Purtroppo, una “madre Medea” non è facile da riconoscere. Può capitare che una depressione post parto non riconosciuta e non trattata colpisca i punti vulnerabili della madre al punto da trasformarsi gradualmente in sindrome di Medea. Nel momento di rottura in una coppia, il ruolo di chi sta intorno alla situazione di separazione può fare la differenza e spegnere sul nascere il potenziale insorgere del disturbo. Le madri tendono a chiudersi in sé stesse. Stare vicino a queste persone, supportarle con aiuti concreti, alleviando una situazione di forte stress, solitudine, disperazione e rabbia, soprattutto dopo una separazione, può aiutarle a non perdere il contatto con la realtà.
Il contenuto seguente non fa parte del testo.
<file path="src/rtl/ppg_ma_filter.sv">
// ppg_ma_filter: per-LED 16-sample moving-average DC estimate and AC residual,
// both channels sharing one add/subtract path sequenced by a small FSM.
module ppg_ma_filter #(
  parameter int DW     = 22,
  parameter int LOG2_N = 4
) (
  input  logic          clk,
  input  logic          reset_n,
  input  logic          clear,
  input  logic          new_samples,
  input  logic [DW-1:0] led_one,
  input  logic [DW-1:0] led_two,
  output logic          out_valid,
  output logic [DW-1:0] dc_one,
  output logic [DW-1:0] dc_two,
  output logic [DW:0]   ac_one,
  output logic [DW:0]   ac_two,
  output logic          primed,
  output logic          overrun
);
  localparam int N  = 1 << LOG2_N;
  localparam int SW = DW + LOG2_N;
  localparam logic [LOG2_N:0] NCNT = (LOG2_N+1)'(N);
  typedef enum logic [1:0] {IDLE, UPD1, UPD2, OUT} state_t;
  state_t          r_st;
  logic [DW-1:0]   r_s1, r_s2;
  logic [SW-1:0]   r_sum1, r_sum2;
  logic [DW-1:0]   r_h1 [N];
  logic [DW-1:0]   r_h2 [N];
  logic [LOG2_N-1:0] r_ptr;
  logic [LOG2_N:0] r_cnt;
  logic [SW-1:0]   w_sum_nx;
  logic [LOG2_N:0] w_cnt_nx;
  logic [DW-1:0]   w_dc1, w_dc2;
  // The sum already contains the evicted sample, so the subtraction never underflows.
  always_comb begin
    w_sum_nx = (r_st == UPD1) ? r_sum1 + SW'(r_s1) - SW'(r_h1[r_ptr])
                              : r_sum2 + SW'(r_s2) - SW'(r_h2[r_ptr]);
    w_cnt_nx = (r_cnt == NCNT) ? r_cnt : r_cnt + 1'b1;
    w_dc1    = DW'(r_sum1 >> LOG2_N);
    w_dc2    = DW'(r_sum2 >> LOG2_N);
  end
  always_ff @(posedge clk or negedge reset_n) begin
    if (!reset_n) begin
      r_st      <= IDLE;
      r_s1      <= '0;
      r_s2      <= '0;
      r_sum1    <= '0;
      r_sum2    <= '0;
      r_ptr     <= '0;
      r_cnt     <= '0;
      out_valid <= 1'b0;
      dc_one    <= '0;
      dc_two    <= '0;
      ac_one    <= '0;
      ac_two    <= '0;
      primed    <= 1'b0;
      overrun   <= 1'b0;
      for (int i = 0; i < N; i++) begin
        r_h1[i] <= '0;
        r_h2[i] <= '0;
      end
    end else if (clear) begin
      r_st      <= IDLE;
      r_sum1    <= '0;
      r_sum2    <= '0;
      r_ptr     <= '0;
      r_cnt     <= '0;
      out_valid <= 1'b0;
      primed    <= 1'b0;
      overrun   <= 1'b0;
      for (int i = 0; i < N; i++) begin
        r_h1[i] <= '0;
        r_h2[i] <= '0;
      end
    end else begin
      out_valid <= 1'b0;
      if (new_samples && r_st != IDLE) overrun <= 1'b1;
      case (r_st)
        IDLE: if (new_samples) begin
          r_s1 <= led_one;
          r_s2 <= led_two;
          r_st <= UPD1;
        end
        UPD1: begin
          r_sum1      <= w_sum_nx;
          r_h1[r_ptr] <= r_s1;
          r_st        <= UPD2;
        end
        UPD2: begin
          r_sum2      <= w_sum_nx;
          r_h2[r_ptr] <= r_s2;
          r_st        <= OUT;
        end
        OUT: begin
          r_ptr  <= r_ptr + 1'b1;
          r_cnt  <= w_cnt_nx;
          primed <= (w_cnt_nx == NCNT);
          if (w_cnt_nx == NCNT) begin
            dc_one    <= w_dc1;
            dc_two    <= w_dc2;
            ac_one    <= {1'b0, r_s1} - {1'b0, w_dc1};
            ac_two    <= {1'b0, r_s2} - {1'b0, w_dc2};
            out_valid <= 1'b1;
          end
          r_st <= IDLE;
        end
        default: r_st <= IDLE;
      endcase
    end
  end
endmodule

</file>
<file path="config.mk">
export PLATFORM = sky130hd
export DESIGN_NAME = ppg_ma_filter
export DESIGN_NICKNAME = d
export VERILOG_FILES = /design/src/rtl/ppg_ma_filter.sv
export SDC_FILE = /design/constraint.sdc
export NUM_CORES = 2
export LEC_CHECK = 0
export ABC_AREA = 1
export BUFFER_PORTS_ARGS = -buffer_cell sky130_fd_sc_hd__buf_4
export CORE_UTILIZATION = 60
export DETAILED_ROUTE_END_ITERATION = 10
export HOLD_SLACK_MARGIN = 0.12
export MAX_ROUTING_LAYER = met4
export PLACE_DENSITY = 0.83
export SKIP_CTS_REPAIR_TIMING = 1
export SYNTH_ARGS = -nofsm -noshare
export SYNTH_HDL_FRONTEND = slang
export SYNTH_SLANG_ARGS = --single-unit
</file>
<file path="constraint.sdc">
create_clock -name clk -period 4.53 [get_ports clk]
set_input_delay 1.359 -clock clk [delete_from_list [all_inputs] [get_ports clk]]
set_output_delay 1.359 -clock clk [all_outputs]
set_load 0.03 [all_outputs]
</file>
Word-level counts from Yosys, hierarchy flattened --
Cells that the tools add are included.
Word-level totals: register bits after elaboration 904, bits of input ports 48, output and inout bits 93, logic and storage cells 108
Cells by class: $add $sub $neg 8, $lt $le $gt $ge 2, equality and inequality tests 6, mux-type cells 34, bitwise logic cells 2, reduce and logical (&&, ||, !) cells 10
Operators by type and width (number):
- 2-to-1 mux 352 bit | 4
- bitwise mux 352 bit | 2
- binary-select mux 22 bit (select 4 bit) | 2
- 2-to-1 mux 26 bit | 5
- 2-to-1 mux 22 bit | 5
- demux 22 bit (select 4 bit) | 1
- adder 26 x 22 -> 26 bit | 2
- subtractor 26 x 22 -> 26 bit | 2
- subtractor 22 x 22 -> 23 bit | 2
- 2-to-1 mux 5 bit | 3
- == test 5 bit (second input constant) | 2
- nonzero test 2 bit | 5
- 2-to-1 mux 4 bit | 2
- one-hot mux 2 bit (4 select lines) | 1
- 2-to-1 mux 1 bit | 7
- AND reduction 3 bit | 2
- adder 5 x 1 -> 5 bit (second input constant) | 1
- greater-or-equal comparator 5 bit (second input constant) | 1
- < comparator 5 x 1 -> 1 bit (second input constant) | 1
- NOT 4 -> 5 bit | 1
- adder 4 x 1 -> 4 bit (second input constant) | 1
- == test 2 bit (second input constant) | 2
- 2-to-1 mux 2 bit | 2
- != test 3 bit (second input constant) | 1
- 4 further kinds | 5

Longest topological paths before layout --
depth after elaboration 8, gate-level depth with buffers 28, depth with buffers taken out 24

Worst setup path after synthesis --
OpenSTA, ideal clock, no wires.
kind reg-to-reg, start point reg r_ptr[0], end point reg r_sum1[18], library setup time 0.131 ns, arrival 3.538 ns, required time 4.399 ns, setup slack 0.861 ns, stages on the path, launching flop included 28, path buffers 4, period minus slack after synthesis 3.669 ns, cells stage by stage dfrtp_1 -> inv_2 -> buf_6 -> buf_6 -> buf_6 -> buf_4 -> a21oi_1 -> o21ai_0 -> a21oi_1 -> or2_1 -> or3_1 -> ha_1 -> inv_1 -> ha_1 -> inv_1 -> fa_1 -> inv_1 -> nand3_1 -> nand2_1 -> nand2_1 -> nand2_1 -> nand2_1 -> nand2_1 -> nand2_1 -> nand3_1 -> nand3_1 -> nand2_1 -> o21ai_0
Between the ends: cells in the longest elaborated chain, start to end 8, elaborated cells between the ends (all ways) 12, classes of those cells add/sub: 2; mux: 9; bitwise: 1
RTL lines:
- from (decl) | RTL line 30 | logic [LOG2_N-1:0] r_ptr;
- from (signal assigned) | RTL line 96 | r_ptr <= r_ptr + 1'b1;
- NOT 4 -> 5 bit (implied by the code) (*) | RTL line 37, 38
- binary-select mux 22 bit (select 4 bit), on equally long branches | RTL line 38, 37
- 2-to-1 mux 22 bit, on equally long branches (2 in series) | RTL line 38, 37
- subtractor 26 x 22 -> 26 bit, on equally long branches | RTL line 38, 37
- 2-to-1 mux 26 bit (*) | RTL line 37 | w_sum_nx = (r_st == UPD1) ? r_sum1 + SW'(r_s1) - SW'(r_h1[r_ptr])
- 2-to-1 mux 26 bit (*) | RTL line 79 | case (r_st)
- 2-to-1 mux 26 bit (*) | RTL line 63 | end else if (clear) begin
- to (signal assigned) | RTL line 86 | r_sum1 <= w_sum_nx;
- to (decl) | RTL line 27 | logic [SW-1:0] r_sum1, r_sum2;
Every way passes the cells marked *; elsewhere a longest branch is shown, timed or not. The select of a mux whose other input is x is not followed. A chain may end at the register's enable or synchronous reset.

Worst setup path after layout --
start point reg r_ptr[0], end point reg r_sum1[24]
Same word-level chain as after synthesis.

==> impl_metrics.tcl <==
set metrics [dict create \
    outcome "complete, but fails checks" \
    violations "design-rule violations" \
    ys_types 36 \
    core_um2 76300 \
    critPathKind "reg2reg" \
    clk_path_buf_depth 3 \
    max_clock_freq_mhz 229 \
    crit_slowest_cell "dfrtp_4" \
    place_inst 6634 \
    critPathBufInv 5 \
    crit_family "simple AND/OR/NAND/NOR gates" \
    area_delta_synth_final_pct 12.4 \
    synth_compound_area_share_pct 23.0 \
    dpl.hpwl_um 95200 \
    max-vdd-ir-drop_v 0.000456 \
    synth_mux_area_share_pct 0 \
    dpl_cell_area_um2 48900 \
    maxCapViolCount 0 \
    holdCritStartpoint "ac_one[16]" \
    cts_tree "yes" \
    post-route-period-util_pct 96.3 \
    numCtsBuffers 90 \
    die_h_um 280 \
    rrSetupSlack_ns 0.17 \
    setup_viol 0 \
    clk-insertion-delay-late_ns 0.67 \
    viasPerCell 6.17 \
    synth-simple-area-share_pct 10.1 \
    max-slew-margin-rel_pct 12.4 \
    fin_cells 6805 \
    worstMarginPinSlew_ns 1.31 \
    rsz0062_at_grt "no" \
    synthXorXnorAreaFrac_pct 0.810 \
    syn_area_um2 46500 \
    grt_pass1_wl_um 224000 \
    cp_common_cell "nand2_1" \
    grt_max_degree 141 \
    start_util_pct 60.9 \
    seq_area_um2 22600 \
    fp.dieW_um 280 \
    post-route-cell-area_um2 52200 \
    routed_wl_um 144000 \
    reg2reg_from "r_ptr[0]" \
    gr-total-overflow 0 \
    fillers 5857 \
    drv_slew 0 \
    max_stage_delay_ns 0.57 \
    drive_gt1_share_pct 9.32 \
    grt_pass1_vias 40700 \
    grt_use_total_pct 37.4 \
    tns_ns 0 \
    drtPass1Iterations 11 \
    path_cells "clkinv_8 -> buf_12 -> buf_12 -> a21oi_1 -> o21ai_1 -> a21oi_1 -> or2_0 -> or3_1 -> fa_1 -> inv_1 -> ha_2 -> nand2_1 -> nor2_1 -> inv_1 -> nor2_1 -> nand2_1 -> nand2_1 -> nand2_1 -> nand3_1 -> nand3_1 -> nand2_1 -> o21ai_0" \
    ioPinCount 141 \
    ant_nets 0 \
    finalWorstSetupSlack_ns 0.166 \
    rows 101 \
    end_kind "flip-flop" \
    required_ns 5.06 \
    critical_path.max_fanout 41 \
    hold_end "ac_one[16]" \
    period_needed_ns 4.36 \
    ys_warn_count 0 \
    power.total_mw 32.3 \
    path_depth 22 \
    netlist_instances 5640 \
    finalNetCount 5904 \
    cts-root-buf "clkbuf_16" \
    yosys.area_share.adder_pct 4.84 \
    finClkSkew_ns 0.0331 \
    cts_sinks 904 \
    syn_nets 5840 \
    whs_path_depth 2 \
    synth_top_family_by_area "compound AO/OA/AOI/OAI gates" \
    rr_worst_depth 22 \
    critPathLaunchType "flip-flop" \
    arrival_ns 4.90 \
    dieArea_um2 78600 \
    multi_input_area_um2 18200 \
    p_per_area_nw_per_um2 617 \
    cts.clk_slew.worst_paths_ns 0.06 \
    timing.rr.end "r_sum1[24]" \
    syn_area_per_cell_um2 8.24 \
    gp_congestion 0.995 \
    place_ws_ns -0.0875 \
    seq_area_frac_synth_pct 48.7 \
    power.leakage_nw 23.4 \
    hp-class "reg2reg" \
    grt_antenna_before_repair 3 \
    detail_route.wl_per_cell_um 21.2 \
    h-tree-depth 3 \
    port_buffers 140 \
    vias 42000 \
    drc 1 \
    hold_viol_final 0 \
    drtIter0Drc 5248 \
    synth_seq_cells 904 \
]
## through the flow
step | hold WS, ns | utilization, %
floorplan | 0.449 | -
global placement | 0.463 | 64.1
detailed placement | 0.467 | 64.1
CTS | 0.483 | 68.1
global route | 0.500 | 68.5
finish | 0.478 | 68.5
## worst max path at each step
stage | startpoint | endpoint | slack [ns]
floorplan | r_ptr[0] | r_sum1[18] | 0.86
global placement | r_ptr[0] | r_sum2[17] | 0.02
detailed placement | r_ptr[0] | r_sum2[17] | -0.09
CTS | r_ptr[0] | r_sum2[9] | -0.11
global route | r_ptr[0] | r_sum1[24] | 0.0005
finish | r_ptr[0] | r_sum1[24] | 0.17
## cell families (layout without fill, tap and decap cells)
family / Yosys count / in the layout
AOI/OAI and AO/OA: 1943 / 1943
buffers and inverters: 1494 / 1628
and+or+nand+nor: 1104 / 1104
DFF: 904 / 904
adders and majority gates: 152 / 152
xor gates and xnor gates: 43 / 43
other: 0 / 1
## cell usage in the layout (no fill, tap or decap), types with 12 or more instances in the layout
cell type / count
xor2_1: 21
nand4_1: 25
clkbuf_16: 94
o21ai_2: 21
nor2_1: 183
o21ai_1: 39
inv_1: 1103
buf_12: 16
nand3_1: 136
nand2_1: 623
a21oi_1: 664
or2_1: 22
nor3_1: 21
clkinv_1: 23
o22ai_1: 709
clkbuf_8: 26
or3_1: 42
o21bai_1: 12
clkinv_2: 14
clkbuf_1: 16
o21ai_0: 483
xnor2_1: 22
fa_1: 46
ha_1: 99
dfrtp_1: 902
or2_0: 22
buf_4: 300
## power by group
| part | internal (mW) | switching [mW] | total [mW] |
|---|---|---|---|
| clock | 4.34 | 3.31 | 7.65 |
| combinational | 5.28 | 10.5 | 15.7 |
| sequential | 8.50 | 0.358 | 8.86 |
## routing by layer
layer / routed length (µm) / up-vias / track usage, % / share of wire [%]
met1: 56400 / 20200 / 49.6 / 39
met2: 67600 / 2560 / 57.9 / 47
met5: 0 / - / - / 0
li1: - / 18800 / - / -
met3: 15700 / 372 / 6.94 / 11
met4: 4540 / 0 / 12.9 / 3.1
## tightest hold or removal path, delay by kind of cell (launching register included)
family / cells / cell delay (ns)
DFF: 1 / 0.34
and+or+nand+nor: 2 / 0.10
## state kept, by name (all words and copies together) (netlist names)
register	cells
dc_two	22
r_st	2
r_s2	22
r_sum2	26
overrun	1
primed	1
r_ptr	4
ac_two	23
r_sum1	26
ac_one	23
r_s1	22
out_valid	1
r_h2	352
r_cnt	5
dc_one	22
r_h1	352
## Yosys cell counts, drive strengths merged
cell | number | area share, %
nand3b | 6 | 0.097
nand2 | 624 | 5.0
a31oi | 1 | 0.013
nor4 | 2 | 0.027
nand4 | 25 | 0.34
clkbuf | 209 | 1.7
buf | 152 | 1.8
o22ai | 709 | 9.5
xnor2 | 22 | 0.41
nand3 | 142 | 1.5
clkinv | 22 | 0.18
nor3 | 21 | 0.23
dfrtp | 904 | 49
o21bai | 12 | 0.19
or2 | 49 | 0.66
a21o | 4 | 0.065
o21ai | 543 | 5.8
o221ai | 1 | 0.019
inv | 1111 | 9.0
nor2 | 190 | 1.5
a21boi | 5 | 0.081
and2 | 1 | 0.013
fa | 46 | 2.0
xor2 | 21 | 0.40
ha | 106 | 2.9
o21a | 3 | 0.048
a21oi | 665 | 7.2
or3 | 44 | 0.59
## area by class of cell
| class | count | area share [%] |
|---|---|---|
| flip-flops and latches | 904 | 43.3 |
| multi-input cells | 3242 | 34.7 |
| clock inverters | 30 | 0.680 |
| repair buffers | 332 | 5.49 |
| clock buffers | 132 | 5.11 |
| inverters | 1133 | 8.18 |
| repair inverters | 1 | 0.0168 |
| diodes | 1 | 0.00479 |
| well taps | 1030 | 2.47 |
Power figures use the tool's default switching activity.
Questo è fondamentale per la salute delle mamme e aiuta a prevenire la potenziale nascita della sindrome.

Sindrome di Medea e depressione post partum

Esiste un collegamento tra la sindrome di Medea e la depressione post partum. Entrambi i disturbi colpiscono le donne particolarmente fragili in un momento di estrema vulnerabilità, quello successivo al parto.La depressione post parto non è di per sé il segno di una malattia, ma della condizione che ogni maternità rappresenta: il sacrificio per l’altro. La maternità richiede di sacrificare il proprio tempo e spazio, il sonno, la carriera, gli affetti e le relazioni. In una società individualistica che lascia la donna sola ad affrontarlo, tutto questo può diventare insostenibile. In quest’ottica, l’amore per un figlio non è mai disgiunto dall’odio che si può provare per il figlio. Spesso la madre prova sentimenti di colpa, vergogna e inadeguatezza per il ruolo di madre. Il fenomeno è riscontrato in circa il 10% delle donne che hanno appena partorito, con incremento del 30% se sono state colpite dalla stessa depressione in occasione del parto precedente.

I sintomi da attenzionare

La durata dei sintomi varia da qualche settimana a un anno col rischio di ricomparire. Il disturbo può diventare progressivamente più serio fino a configurare il quadro della psicosi post parto. Compaiono paranoia, allucinazioni, tendenze suicide o omicide nei confronti del bambino. Soltanto nel 10-20% dei casi si tratta di vera e propria depressione post-partum e solo una o due donne su mille sfocia in psicosi, condizione in grado di portare all’infanticidio.